Are you still talking about SCART? Because I'm pretty sure it's keyed and only possible to insert one way in at most two tries. :colbert:

It's keyed, but the female plug is flat with just the outline of the shield to guide you. Unless the socket is recessed it will just feel like a smooth surface, and you'll have a hard time finding even where the socket is, much less getting it rotated to fit in.

Rectus
Apr 27, 2008

BattleMaster posted:

Realtalk what is this garbage-rear end DSL that's a quarter the speed of a T1? I just ran a speedtest.net on mine and I'm getting 11.66 Mb per second which is like 6 or 7 times as fast as a T1.

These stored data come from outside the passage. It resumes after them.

What follows belongs to an exercise in optimizing a design on an open flow for small area and a short achievable clock period; a production flow would make more cautious choices. Only simulation tests tie the RTL to the original design; equivalence was not proved. No activity file was given, so power comes from the tool's default toggle rates.

$ cat flow/flow/run.sh
#!/bin/bash
# Layout flow: the standard synthesis, then an inverter clean-up around the
# full-adder cells (polarity.py) and a re-map of the remaining gates
# (remap.tcl, ABC area script), then the standard layout steps.
set -euo pipefail
MARGIN=10
R=orfs/results/sky130hd/balance_cntrl/base
bash standard.sh synth > 1_standard_synth.log 2>&1
cp $R/1_2_yosys.v std_1_2_yosys.v
python3 flow/polarity.py std_1_2_yosys.v pol.v > 2_polarity.log 2>&1
export REMAP_IN=pol.v REMAP_OUT=remap.v
export REMAP_LIB=$FLOW_HOME/platforms/sky130hd/lib/sky130_fd_sc_hd__tt_025C_1v80.lib
export REMAP_ABC_SCRIPT=$FLOW_HOME/scripts/abc_area.script
export REMAP_DONT_USE="$(sed -n '/DONT_USE_CELLS += /,/^$/p' $FLOW_HOME/platforms/sky130hd/config.mk | grep -o 'sky130_fd_sc_hd__[a-z0-9_]*' | tr '\n' ' ')"
yosys -c flow/remap.tcl > 3_remap.log 2>&1
cp remap.v $R/1_2_yosys.v
rm -f $R/1_synth.odb $R/1_synth.sdc
if [ "$MARGIN" = "none" ]; then
  bash standard.sh finish > 4_standard_finish.log 2>&1
else
  bash standard.sh SETUP_SLACK_MARGIN=$MARGIN finish > 4_standard_finish.log 2>&1
fi
$ cat flow/flow/polarity.py
#!/usr/bin/env python3
"""Inverter clean-up around full adders in a flat sky130 gate netlist.

A full adder is self-dual: FA(~a, ~b, ~c) = (~sum, ~cout).  Each fa cell may
therefore run in inverted polarity.  This pass picks a polarity per fa cell
that needs the fewest inverters, removes the design's free inverters and adds
back one inverter per net whose complement some pin still needs.
Usage: polarity.py in.v out.v"""
import re, sys, collections

src = open(sys.argv[1]).read()
INV = re.compile(r'sky130_fd_sc_hd__(inv|clkinv)_\d+$')
FA = re.compile(r'sky130_fd_sc_hd__fa_\d+$')
OUTP = {'X', 'Y', 'Q', 'Q_N', 'SUM', 'COUT', 'HI', 'LO'}

m = re.search(r'\bmodule\s+(\w+)\s*\((.*?)\);(.*)\bendmodule', src, re.S)
top, portlist, body = m.group(1), m.group(2), m.group(3)
stmts = [s.strip() for s in body.split(';')]
cells = []      # [typ, name, {pin: net}]
other = []      # non-cell statements, kept verbatim
cre = re.compile(r'^(sky130_fd_sc_hd__\w+)\s+(\S+)\s*\((.*)\)$', re.S)
for s in stmts:
    if not s:
        continue
    mm = cre.match(s)
    if mm:
        pins = {p: n.strip() for p, n in re.findall(r'\.(\w+)\(([^()]*)\)', mm.group(3))}
        cells.append([mm.group(1), mm.group(2), pins])
    else:
        other.append(s)

# nets used by non-cell statements (assigns, ports) stay fixed
fixed_nets = set()
for s in other:
    if s.startswith('assign'):
        for tok in re.findall(r'\\\S+|[A-Za-z_][\w$]*(?:\[\d+\])?', s[len('assign'):]):
            fixed_nets.add(tok)
ports = set()
for s in other:
    mm = re.match(r'^(input|output|inout)\s*(\[(\d+):(\d+)\])?\s*(.*)$', s, re.S)
    if mm:
        names = [x.strip() for x in mm.group(5).split(',')]
        for n in names:
            if mm.group(2):
                a, b = int(mm.group(3)), int(mm.group(4))
                for i in range(min(a, b), max(a, b) + 1):
                    ports.add('%s[%d]' % (n, i))
            ports.add(n)
fixed_nets |= ports

driver = {}
for c in cells:
    for p, n in c[2].items():
        if p in OUTP:
            driver[n] = c

def is_free_inv(c):
    return INV.match(c[0]) and c[2]['Y'] not in fixed_nets

def root(n):
    par = 0
    seen = 0
    while n in driver and is_free_inv(driver[n]) and seen < 100:
        n = driver[n][2]['A']
        par ^= 1
        seen += 1
    return n, par

fas = [c for c in cells if FA.match(c[0])]
fa_idx = {c[1]: i for i, c in enumerate(fas)}
out_of = {}    # net -> fa index (physical driver)
for i, c in enumerate(fas):
    out_of[c[2]['SUM']] = i
    out_of[c[2]['COUT']] = i

# consumers: (cell, pin, root, parity, fa_index or None)
cons = []
for c in cells:
    if is_free_inv(c):
        continue
    for p, n in c[2].items():
        if p in OUTP:
            continue
        r, k = root(n)
        cons.append((c, p, r, k, fa_idx.get(c[1]) if FA.match(c[0]) else None))

f = [0] * len(fas)
def need(ci):
    c, p, r, k, w = cons[ci]
    ph = f[out_of[r]] if r in out_of else 0
    return k ^ ph ^ (f[w] if w is not None else 0)

by_root = collections.defaultdict(list)
for i, cc in enumerate(cons):
    by_root[cc[2]].append(i)
touch = collections.defaultdict(set)
for i, cc in enumerate(cons):
    if cc[4] is not None:
        touch[cc[4]].add(cc[2])
for i, c in enumerate(fas):
    touch[i].add(c[2]['SUM'])
    touch[i].add(c[2]['COUT'])

def cost_root(r):
    return 1 if any(need(i) for i in by_root[r]) else 0

def total():
    return sum(cost_root(r) for r in by_root)

before = total()
improved = True
it = 0
while improved and it < 50:
    improved = False
    it += 1
    for i in range(len(fas)):
        rs = touch[i]
        c0 = sum(cost_root(r) for r in rs)
        f[i] ^= 1
        c1 = sum(cost_root(r) for r in rs)
        if c1 < c0:
            improved = True
        else:
            f[i] ^= 1
after = total()

# rebuild
new_cells = [c for c in cells if not is_free_inv(c)]
old_inv = len(cells) - len(new_cells)
inv_net = {}
extra = []
wires = []
k = 0
for i, cc in enumerate(cons):
    c, p, r, par, w = cc
    if need(i):
        if r not in inv_net:
            k += 1
            nn = 'polinv_%d' % k
            inv_net[r] = nn
            wires.append(nn)
            extra.append(['sky130_fd_sc_hd__inv_1', 'polinv_cell_%d' % k, {'A': r, 'Y': nn}])
        c[2][p] = inv_net[r]
    else:
        c[2][p] = r

def emit(c):
    pins = ',\n'.join('    .%s(%s)' % (p, n + (' ' if n.startswith('\\') else '')) for p, n in c[2].items())
    return '  %s %s (\n%s\n  );' % (c[0], c[1], pins)

out = ['module %s(%s);' % (top, portlist)]
for s in other:
    out.append('  ' + s + ' ;')
for w_ in wires:
    out.append('  wire %s;' % w_)
for c in new_cells + extra:
    out.append(emit(c))
out.append('endmodule')
head = src[:m.start()]
open(sys.argv[2], 'w').write(head + '\n'.join(out) + '\n')
sys.stderr.write('polarity: %d fa cells, %d flipped, inverters %d -> %d (cost %d -> %d)\n'
                 % (len(fas), sum(f), old_inv, len(extra), before, after))
$ cat flow/flow/remap.tcl
# Re-map the random logic around the kept adder cells and flip-flops.
# env: REMAP_IN, REMAP_OUT, REMAP_LIB, REMAP_ABC_SCRIPT, REMAP_DONT_USE
yosys -import
set L $::env(REMAP_LIB)
read_liberty -ignore_miss_func -ignore_buses $L
read_verilog -defer $::env(REMAP_IN)
hierarchy -top balance_cntrl
foreach c {fa_1 fa_2 fa_4 dfrtp_1 dfrtp_2 dfrtp_4 dfxtp_1 conb_1} {
  catch { blackbox sky130_fd_sc_hd__$c }
}
flatten
opt_clean -purge
techmap
opt -fast
set dont_use {}
foreach c $::env(REMAP_DONT_USE) { lappend dont_use -dont_use $c }
abc -script $::env(REMAP_ABC_SCRIPT) -liberty $L {*}$dont_use
opt_clean -purge

stat -liberty $L
write_verilog -noattr -noexpr -nohex -nodec -selected $::env(REMAP_OUT)
$ cat flow/standard.sh
#!/bin/bash
# synth_recipe.tcl (not shown) runs the flow's synth.tcl, then flattens the netlist and writes it again
# the make line also repeats each setting of config.mk as NAME=value (left out here)
make -C /OpenROAD-flow-scripts/flow DESIGN_CONFIG=/design/flow/config.mk WORK_HOME=/design/flow/orfs CLKGATE_MAP_FILE= SYNTH_SCRIPT=/design/flow/synth_recipe.tcl "${@:-finish}"
$ cat flow/config.mk
export PLATFORM = sky130hd
export DESIGN_NAME = balance_cntrl
export DESIGN_NICKNAME = balance_cntrl
export VERILOG_FILES = /design/flow/design.v
export SDC_FILE = /design/flow/constraint.sdc
export NUM_CORES = 4
export LEC_CHECK = 0
export ABC_AREA = 1
export CAP_MARGIN = 20
export CORE_MARGIN = 2
export CORE_UTILIZATION = 40
export SLEW_MARGIN = 20
$ cat flow/constraint.sdc
create_clock -name core_clock -period 35.0 [get_ports {clk}]
set_input_delay 7.0000 -clock core_clock [delete_from_list [all_inputs] [get_ports {clk}]]
set_output_delay 7.0000 -clock core_clock [all_outputs]
set_load 0.01 [all_outputs]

Edit: I mean I know the turtleass DSL is part of it being obsolete but I flat-out can't remember a time when DSL was that slow

The first ADSL connection I had at around year 2000 was at a blazing fast 512 kbps. It was very impressive at the time compared to 56k dial-up.

Rectus
Apr 27, 2008

razorrozar posted:

Are tech companies missing a trick by letting you buy one generalized $300 device instead of a bunch of specialized $150 devices?

The problem is that once someone releases a "good enough" combined product, you pretty much have to add the features to your own to be competitive.

Rectus
Apr 27, 2008

Pingiivi posted:

4 gigs of RAM? Really?

No way it'd boot that fast, the POST memory check must have taken ages to complete.

Rectus
Apr 27, 2008

MageMage posted:

Eh, it's not very cool, but someone ran Doom III on a VooDoo 2:

https://www.youtube.com/watch?v=nUVXAl0dgYY

It's interesting to see how the environment has a low polycount, and how dependent it is of normal maps on every texture for adding detail.

Rectus
Apr 27, 2008

Lowen SoDium posted:

What was the PDA that Reed Richards uses in the second (?) Fantastic Four movie? I want to say it was a Nokia?

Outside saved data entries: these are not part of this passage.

What follows belongs to an exercise in optimizing a design on an open flow for small area and a short achievable clock period; a production flow would make more cautious choices. Only simulation tests tie the RTL to the original design; equivalence was not proved. No activity file was given, so power comes from the tool's default toggle rates.

File: constraint.sdc
create_clock -name core_clock -period 3.3 [get_ports {clk}]
set_input_delay 0.6600 -clock core_clock [delete_from_list [all_inputs] [get_ports {clk}]]
set_output_delay 0.6600 -clock core_clock [all_outputs]
set_load 0.01 [all_outputs]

That reminded me that Nokia released a smartphone-sized Linux tablet in 2005.



The Nokia 770 had 4.1 inch 800x480 screen, and a full Internet browser with flash, as well as digital software distribution through APT.

Of course since Nokia had their head up their rear end at that point, they had no idea what to do with it. For some reason they never put a phone or modem in it, so it was limited to WiFi/tethering, and it was missing essential features like a calendar and contacts. They never seemed to try marketing it to the mainstream either, so it was mostly used by Linux nerds.

I had the N800 successor. It fit in your pocket almost as well as a smartphone, and it was powerful enough to watch movies on.

Rectus
Apr 27, 2008

Magnus Praeda posted:

I kept using mine even after I'd gotten a smartphone. I watched the entirety of The Wire on it. They really were fantastic devices for the time. They had a larger screen than any smartphone I've ever owned (even if the resolution doesn't hold a candle to today's densely packed pixel displays).

800x480 is still bigger than the first iPhones and android phones had. The screen of the N800 is almost exactly the size of the on on my S3. Bonus N900.

Rectus
Apr 27, 2008

axolotl farmer posted:

I'm old enough that these were in every classroom when I went to school. Sweden, 1980s-early 90s.



Tandberg, made in Norway :norway:

I remember there being one of those in a storage closet when I went to school in the mid 90s. Not sure if they even had any tapes for it anymore.


I also remember the teacher using one of these cool looking projectors (or something similar) to show slides.

Rectus
Apr 27, 2008

axolotl farmer posted:

'To be careful about things'

Pogo Pedagog slide reel, 1980

https://www.youtube.com/watch?v=Fk382REtKW0

"Someone stepped in the principals flower patch again - bring out the punishment reel!"

Rectus
Apr 27, 2008

Shifty Pony posted:

The self-scan while shopping systems were a bit of a retail fad for a while in the early 2000s but they have largely been abandoned now.

They are a lot more attractive in Europe, or at least in countries where the stores have to pay their cashiers decent wages. It's cheap enough allow them to put up some self checkouts, fire most of the cashiers and still be able to eat the increased shoplifting costs.

Rectus
Apr 27, 2008

Shifty Pony posted:



Pocket Electrodex! All your contacts on the go!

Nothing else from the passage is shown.